Enable Source Provider
Enable Source Provider.

Force Public Binding Endpoint of Game Server

Photon Bolt has built-in procedure capable of discovering the public IP and PORT of the peer running the SDK, it makes usage of the STUN protocol.
This is useful and necessary in order to accomplish the punch-through between the game server and the client, creating a direct connection.
The procedure works fine in most of the network scenarios and grants lower delays among the players.

Unfortunately, this behavior will not work on 100% of the cases, mostly because the game server is running on a very constrained network configuration, that is the case on some hosting service providers, corporative infrastructures, universities, as examples.
For those cases, Bolt has now the option to force the public endpoint of the local peer.
This configuration is only useful if you are able to get this information at the startup of your game server or it's fixed for the current server.
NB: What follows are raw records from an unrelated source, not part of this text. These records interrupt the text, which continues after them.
**constraint.sdc**
```tcl
current_design Scan_7Segment

set clk_period 3.1
set clk_io_pct 0.2

create_clock -name clk0 -period $clk_period [get_ports {clk}]

set non_clock_inputs [all_inputs -no_clocks]
set_input_delay [expr $clk_period * $clk_io_pct] -clock clk0 $non_clock_inputs
set_output_delay [expr $clk_period * $clk_io_pct] -clock clk0 [all_outputs]
```
**design.v**
```verilog
`timescale 1ns / 1ps
module Scan_7Segment(clk, rst, DataIn_A, DataIn_B, DataIn_C, DataIn_D, ScanEn, DataOut);
    input clk;
    input rst;
    input [3:0] DataIn_A;
	 input [3:0] DataIn_B;
	 input [3:0] DataIn_C;
	 input [3:0] DataIn_D;
    output reg [3:0] ScanEn;
    output reg [7:0] DataOut;
reg [3:0]decoderIn;
reg [32:0] div_cnt;
reg [1:0]scan_state;
always@(posedge clk or negedge rst)
begin
	if(~rst)
		div_cnt <= 0;
	else
		div_cnt <= div_cnt + 1'b1;
end
always@(posedge div_cnt[16] or negedge rst)
begin
	if(~rst)
		scan_state <= 2'b00;
	else
		scan_state <= scan_state + 1'b1;
end
always@(posedge div_cnt[16] or negedge rst)
begin
	if(~rst)
		ScanEn <= 4'b1110;
	else
	begin
		case(scan_state)
			2'b00 : ScanEn <= 4'b1101;
			2'b01 : ScanEn <= 4'b1011;
			2'b10 : ScanEn <= 4'b0111;
			2'b11 : ScanEn <= 4'b1110;
		endcase
	end	
end 
always@(*)
begin
	case(decoderIn)
	4'b0000	: 	DataOut <= ~(8'h3F);
	4'b0001	: 	DataOut <= ~(8'h06);
	4'b0010	:	DataOut <= ~(8'h5B);
	4'b0011	:	DataOut <= ~(8'h4F);
	4'b0100	:	DataOut <= ~(8'h66);
	4'b0101	:	DataOut <= ~(8'h6D);
	4'b0110	:	DataOut <= ~(8'h7D);
	4'b0111	:	DataOut <= ~(8'h27);
	4'b1000	:	DataOut <= ~(8'h7F);
	4'b1001	:	DataOut <= ~(8'h6F);
	4'b1010	:	DataOut <= ~(8'h77);
	4'b1011	:	DataOut <= ~(8'h7C);
	4'b1100	:	DataOut <= ~(8'h58);
	4'b1101	:	DataOut <= ~(8'h5E);
	4'b1110	:	DataOut <= ~(8'h79);
	4'b1111	:	DataOut <= ~(8'h71);
	endcase
end
always@(*)
begin
	case(scan_state)
	2'b00	: 	decoderIn <= DataIn_A;
	2'b01	: 	decoderIn <= DataIn_B;
	2'b10	: 	decoderIn <= DataIn_C;
	2'b11	: 	decoderIn <= DataIn_D;
	endcase
end
endmodule
```
==> run.sh <==
#!/bin/bash
# OpenROAD 26Q1-2900-gdf79404cd8, Yosys 0.63+post, stock flow scripts
make -C /OpenROAD-flow-scripts/flow DESIGN_CONFIG=/design/flow/config.mk WORK_HOME=/design/flow/orfs finish
==> config.mk <==
export PLATFORM = sky130hd
export DESIGN_NAME = IF_ID
export DESIGN_NICKNAME = IF_ID
export VERILOG_FILES = /design/flow/design.v
export SDC_FILE = /design/flow/constraint.sdc
export NUM_CORES = 4
export LEC_CHECK = 1
export CORE_UTILIZATION = 30
==> constraint.sdc <==
current_design IF_ID

set clk_period 1.5
set clk_io_pct 0.2

create_clock -name clk0 -period $clk_period [get_ports {clk_i}]

set non_clock_inputs [all_inputs -no_clocks]
set_input_delay [expr $clk_period * $clk_io_pct] -clock clk0 $non_clock_inputs
set_output_delay [expr $clk_period * $clk_io_pct] -clock clk0 [all_outputs]
==> design/flow/run.sh <==
#!/bin/bash
# OpenROAD 26Q1-2900-gdf79404cd8, Yosys 0.63+post, stock flow scripts
make -C /OpenROAD-flow-scripts/flow DESIGN_CONFIG=/design/flow/config.mk WORK_HOME=/design/flow/orfs finish
==> design/flow/config.mk <==
export PLATFORM = sky130hd
export DESIGN_NAME = ID_EX
export DESIGN_NICKNAME = ID_EX
export VERILOG_FILES = /design/flow/design.v
export SDC_FILE = /design/flow/constraint.sdc
export NUM_CORES = 4
export LEC_CHECK = 1
export CORE_UTILIZATION = 30
==> design/flow/constraint.sdc <==
current_design ID_EX

set clk_period 1.2
set clk_io_pct 0.2

create_clock -name clk0 -period $clk_period [get_ports {clk_i}]

set non_clock_inputs [all_inputs -no_clocks]
set_input_delay [expr $clk_period * $clk_io_pct] -clock clk0 $non_clock_inputs
set_output_delay [expr $clk_period * $clk_io_pct] -clock clk0 [all_outputs]
==> run.sh <==
#!/bin/bash
# OpenROAD 26Q1-2900-gdf79404cd8, Yosys 0.63+post, stock flow scripts
make -C /OpenROAD-flow-scripts/flow DESIGN_CONFIG=/design/flow/config.mk WORK_HOME=/design/flow/orfs finish
==> design.v <==
`timescale 1ns/1ps
module axi_master 
     (
     input                          aclk                ,  
     input                          aresetn             ,  
     input                          awready             ,
     output reg                     awvalid             ,
     output reg  [4-1:0]    awid                , 
     output reg [32-1:0]   awaddr              , 
     output reg [8-1:0]    awlen               , 
     output reg [3-1:0]   awsize              , 
     output reg [2-1:0]  awburst             , 
     output wire                    awlock              , 
     output wire [4-1:0] awcache             ,
     output wire [3-1:0]  awprot              ,
     output wire [4-1:0]   awqos               ,
     input                          wready              ,
     output reg                     wvalid              ,
     output reg [256-1:0]   wdata               ,
     output reg[(256/8)-1:0]wstrb               ,
     output reg                     wlast               ,
     input [4-1:0]          bid                 , 
     input [2-1:0]        bresp               , 
     input                          bvalid              ,
     output reg                     bready              ,
     input                          arready             ,
     output reg                     arvalid             ,
     output reg [4-1:0]     arid                , 
     output reg [32-1:0]   araddr              ,
     output reg [8-1:0]    arlen               ,
     output reg [3-1:0]   arsize              ,
     output reg [2-1:0]  arburst             ,
     output wire                    arlock              ,
     output wire [4-1:0] arcache             ,
     output wire [3-1:0]  arprot              ,
     output wire [4-1:0]   arqos               ,
     input [4-1:0]          rid                 , 
     input [256-1:0]        rdata               ,
     input [2-1:0]        rresp               , 
     input                          rlast               ,
     input                          rvalid              ,
     output reg                     rready              ,
     input                          transfer            ,  
     input                          write_en            ,  
     input                          read_en             ,  
     input [32-1:0]        write_addr          ,  
     input [32-1:0]        read_addr           ,  
     input [4-1:0]          write_id            ,
     input [8-1:0]         write_len           ,  
     input [3-1:0]        write_size          ,  
     input [2-1:0]       write_burst         ,
     input [256-1:0]        write_data          ,
     input [(256/8)-1:0]    write_strb          ,
     output reg [4-1:0]     write_resp_id       ,
     output reg [4-1:0]     read_resp_id        ,
     output reg [256-1:0]   read_data_out       ,
     output reg                     read_data_out_valid ,
     output reg [2-1:0]   wr_error            ,
     output reg [2-1:0]   rd_error            ,
     input [4-1:0]          read_id             ,
     input [8-1:0]         read_len            ,
     input [3-1:0]        read_size           ,
     input [2-1:0]       read_burst         );
     localparam WR_IDLE = 2'b00;  
     localparam WR_ADDR = 2'b01;  
     localparam WR_DATA = 2'b10;  
     localparam WR_RESP = 2'b11;  
     localparam RD_IDLE = 2'b00;   
     localparam RD_ADDR = 2'b01;  
     localparam RD_DATA = 2'b10;  
     reg [1:0] wr_present_state;
     reg [1:0] wr_next_state;
     reg [1:0] rd_present_state;
     reg [1:0] rd_next_state;
     reg [8-1:0] wdata_sent;
     assign awlock  = 1'b0;                        
     assign awcache = {4{1'b0}};        
     assign awprot  = {3{1'b0}};         
     assign awqos   = {4{1'b0}};          
     assign arlock  = 1'b0;                        
     assign arcache = {4{1'b0}};        
     assign arprot  = {3{1'b0}};         
     assign arqos   = {4{1'b0}};          
     always@(posedge aclk or negedge aresetn)
        begin
           if(!aresetn)
              begin
                 wr_present_state <= WR_IDLE;
              end
           else
              begin
                 wr_present_state <= wr_next_state;
              end
        end
     always@(posedge aclk or negedge aresetn)
        begin
           if(!aresetn)
              begin
                 rd_present_state <= RD_IDLE;
              end
           else
              begin
                 rd_present_state <= rd_next_state;
              end
        end
     always@(*)
        begin
           case(wr_present_state)
           WR_IDLE:  begin
                           awaddr     = {32{1'b0}};
                           awid       = {4{1'b0}};
                           awlen      = {8{1'b0}};
                           awsize     = {3{1'b0}};
                           awburst    = {2{1'b0}};
                           write_resp_id = {4{1'b0}};
                           wr_error   = {2{1'b0}};
                           wdata_sent = {8{1'b0}};
                           if(transfer && write_en)
                              begin
                                 wr_next_state = WR_ADDR ;
                                 awvalid    = 1'b1;
                              end
                           else
                              begin
                                 wr_next_state = WR_IDLE ;
                                 awvalid    = 1'b0;
                              end
                     end
           WR_ADDR:  begin
                           awaddr  = write_addr  ;
                           awid    = write_id    ;
                           awlen   = write_len   ;
                           awsize  = write_size  ;
                           awburst = write_burst ;
                           wdata_sent = {8{1'b0}};
                           write_resp_id = {4{1'b0}};
                           if(awvalid && awready)
                              begin
                                 wr_next_state = WR_DATA ;
                                 wvalid     = 1'b1; 
                              end
                           else
                              begin
                                 wr_next_state = WR_ADDR ;
                                 awvalid    = awvalid ;
                                 wvalid     = 1'b0;
                              end
                     end
           WR_DATA:  begin
                           write_resp_id = {4{1'b0}}; 
                           if(wdata_sent < awlen)
                              begin
                                 wdata = write_data;
                                 wstrb = write_strb;
                                 wlast = 1'b0;
                                 if(wvalid && wready)
                                    begin
                                       wr_next_state = WR_DATA;
                                       wdata_sent = wdata_sent + 1'b1;
                                    end
                                 else
                                    begin
                                       wr_next_state = WR_DATA;
                                       wdata_sent = wdata_sent;
                                    end
                              end
                           else if(wdata_sent == awlen)
                              begin
                                 wdata = write_data;
                                 wstrb = write_strb;
                                 wlast = 1'b1;
                                 if(wvalid && wready)
                                    begin
                                       wr_next_state = WR_RESP;
                                       wdata_sent = {8{1'b0}};
                                       wvalid = 1'b0;
                                       bready = 1'b1;
                                    end
                                 else
                                    begin
                                       wr_next_state = WR_DATA;
                                       wdata_sent = wdata_sent;
                                       wvalid = wvalid;
                                       bready = 1'b0;
                                    end
                              end
                     end
           WR_RESP:  begin
                           if(bvalid && bready)
                              begin
                                 wr_next_state = WR_IDLE;
                                 bready = 1'b0;
                                 write_resp_id = bid;
                                 wr_error  = bresp;
                              end
                           else
                              begin
                                 wr_next_state = WR_RESP ;
                                 bready = bready;
                                 write_resp_id = {4{1'b0}};
                                 wr_error  = {2{1'b0}};
                              end
                        end 
           default:     begin
                           wr_next_state = WR_IDLE;
                        end
           endcase
        end
     always@(*)
        begin
           case(rd_present_state)
           RD_IDLE:  begin
                           araddr     = {32{1'b0}};
                           arid       = {4{1'b0}};
                           arlen      = {8{1'b0}};
                           arsize     = {3{1'b0}};
                           arburst    = {2{1'b0}};
                           read_resp_id = {4{1'b0}};
                           rd_error   = {2{1'b0}};
                           if(transfer && read_en)
                              begin
                                 rd_next_state = RD_ADDR ;
                                 arvalid    = 1'b1;
                              end
                           else
                              begin
                                 rd_next_state = RD_IDLE ;
                                 arvalid    = 1'b0;
                              end
                     end
          RD_ADDR:   begin
                           araddr  = read_addr  ;
                           arid    = read_id    ;
                           arlen   = read_len   ;
                           arsize  = read_size  ;
                           arburst = read_burst ;
                           read_resp_id = {4{1'b0}};
                           read_data_out ={256{1'b0}};
                           read_data_out_valid = 1'b0;
                           if(arvalid && arready)
                              begin
                                 rd_next_state = RD_DATA ;
                                 arvalid = 1'b0;
                                 rready  = 1'b1;
                              end
                           else
                              begin
                                 rd_next_state = RD_ADDR ;
                                 arvalid = arvalid;
                                 rready  = 1'b0;
                              end
                        end
           RD_DATA:   begin
                           if(rvalid && rready)
                              begin
                                 if(rresp == 2'b00)
                                    begin
                                       rd_error = {2{1'b0}};
                                       if(rlast == 1'b1)
                                          begin
                                             rd_next_state = RD_IDLE;
                                             read_data_out = rdata;
                                             read_data_out_valid = 1'b1;
                                             read_resp_id = rid;
                                             rready = 1'b0;
                                          end
                                       else
                                          begin
                                             rd_next_state = RD_DATA;
                                             read_data_out = rdata;
                                             read_data_out_valid = 1'b1;
                                             read_resp_id = rid;
                                             rready = rready;
                                          end
                                    end
                                 else
                                    begin
                                       rd_next_state = RD_IDLE;
                                       read_data_out = {256{1'b0}};
                                       read_data_out_valid = 1'b0;
                                       read_resp_id = {4{1'b0}};
                                       rready = 1'b0;
                                       rd_error = rresp;
                                    end
                              end
                           else
                              begin
                                 rd_next_state = RD_DATA ;
                                 rready = rready;
                                 read_data_out = {256{1'b0}};
                                 read_data_out_valid = 1'b0;
                                 read_resp_id = {4{1'b0}};
                                 rd_error = {2{1'b0}};
                              end 
                        end
           default:     begin
                           rd_next_state = RD_IDLE;
                        end
           endcase
        end
endmodule
==> /design/flow/run.sh <==
#!/bin/bash
# OpenROAD 26Q1-2900-gdf79404cd8, Yosys 0.63+post, stock flow scripts
make -C /OpenROAD-flow-scripts/flow DESIGN_CONFIG=/design/flow/config.mk WORK_HOME=/design/flow/orfs finish
==> /design/flow/config.mk <==
export PLATFORM = sky130hd
export DESIGN_NAME = axi_fifo
export DESIGN_NICKNAME = axi_fifo
export VERILOG_FILES = /design/flow/design.v
export SDC_FILE = /design/flow/constraint.sdc
export NUM_CORES = 4
export LEC_CHECK = 1
export CORE_UTILIZATION = 50
==> /design/flow/constraint.sdc <==
current_design axi_fifo

set clk_period 13.3
set clk_io_pct 0.2

create_clock -name clk0 -period $clk_period [get_ports {clk}]

set non_clock_inputs [all_inputs -no_clocks]
set_input_delay [expr $clk_period * $clk_io_pct] -clock clk0 $non_clock_inputs
set_output_delay [expr $clk_period * $clk_io_pct] -clock clk0 [all_outputs]
===== constraint.sdc =====
current_design pwm

set clk_period 3.2
set clk_io_pct 0.2

create_clock -name clk0 -period $clk_period [get_ports {pclk}]

set non_clock_inputs [all_inputs -no_clocks]
set_input_delay [expr $clk_period * $clk_io_pct] -clock clk0 $non_clock_inputs
set_output_delay [expr $clk_period * $clk_io_pct] -clock clk0 [all_outputs]

===== run.sh =====
#!/bin/bash
# OpenROAD 26Q1-2900-gdf79404cd8, Yosys 0.63+post, stock flow scripts
make -C /OpenROAD-flow-scripts/flow DESIGN_CONFIG=/design/flow/config.mk WORK_HOME=/design/flow/orfs finish

===== config.mk =====
export PLATFORM = sky130hd
export DESIGN_NAME = pwm
export DESIGN_NICKNAME = pwm
export VERILOG_FILES = /design/flow/design.v
export SDC_FILE = /design/flow/constraint.sdc
export NUM_CORES = 4
export LEC_CHECK = 1
export CORE_UTILIZATION = 50

===== design.v =====
module pwm #(
    parameter CHANNELS = 1,
    parameter RESOLUTION = 16
)(
    input  wire                 pclk,
    input  wire                 presetn,
    input  wire                 psel,
    input  wire                 penable,
    input  wire  [31:0]         paddr,
    input  wire                 pwrite,
    input  wire  [3:0]          pstrb,
    input  wire  [31:0]         pwdata,
    output logic [31:0]         prdata,
    output logic                pready,
    output logic                pslverr,
    output wire [CHANNELS-1:0] pwm
);
    logic [RESOLUTION-1:0] counter;
    logic [RESOLUTION-1:0] duty_cycle;
    always @(posedge pclk) begin
        if(!presetn) begin
            prdata <= '0;
            pready <= '0;
            pslverr <= '0;
            duty_cycle <= 0;
        end else begin
            pready <= 1'b1;
            case(paddr)
                32'h0: begin
                    pslverr <= 1'b0;
                    if(psel && penable && pready && pwrite) duty_cycle <= pwdata;
                    if(psel && !pwrite) prdata <= duty_cycle;
                end
                default:
                    pslverr <= 1'b1;
            endcase
        end
    end
    always @(posedge pclk) begin
        if(!presetn)
            counter <= '0;
        else
            counter <= counter + 1;
    end
    assign pwm[0] = counter < duty_cycle;
endmodule
==> design/flow/run.sh <==
#!/bin/bash
# OpenROAD 26Q1-2900-gdf79404cd8, Yosys 0.63+post, stock flow scripts
make -C /OpenROAD-flow-scripts/flow DESIGN_CONFIG=/design/flow/config.mk WORK_HOME=/design/flow/orfs finish
==> design/flow/config.mk <==
export PLATFORM = sky130hd
export DESIGN_NAME = Processor
export DESIGN_NICKNAME = Processor
export VERILOG_FILES = /design/flow/design.v
export SDC_FILE = /design/flow/constraint.sdc
export NUM_CORES = 4
export LEC_CHECK = 1
export CORE_UTILIZATION = 40
==> design/flow/constraint.sdc <==
current_design Processor

set clk_period 9.4
set clk_io_pct 0.2

create_clock -name clk0 -period $clk_period [get_ports {clk}]

set non_clock_inputs [all_inputs -no_clocks]
set_input_delay [expr $clk_period * $clk_io_pct] -clock clk0 $non_clock_inputs
set_output_delay [expr $clk_period * $clk_io_pct] -clock clk0 [all_outputs]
Here is shown how to inform Photon Bolt which endpoint it should use as it's public IP:PORT configuration.
The endpoint information is sent to any client trying to connect to this server in order to try the punch procedure.

C#

public class Menu : Bolt.GlobalEventListener
{
    private void Awake()
    {
        BoltLauncher.SetUdpPlatform(new PhotonPlatform(new PhotonPlatformConfig()
        {
            ForceExternalEndPoint = new IPEndPoint(IPAddress.Parse("127.0.0.1"), 1234)
        }));
    }
}

New Thread Pool Manager

In order to improve the memory allocation and power consumption, it was created a new Thread Pool manager, responsible for the creation and management of Threads inside the SDK.
It guarantees an on-demand initialization, recycling, and destruction of Threads.
This is mainly useful in some restricted platforms like the mobile targets and consoles like Nintendo Switch (that has limited usage of Threads).
The Thread Pool controls all threads used by the SDK, those are focused on running the network updates and maintaining the background connections.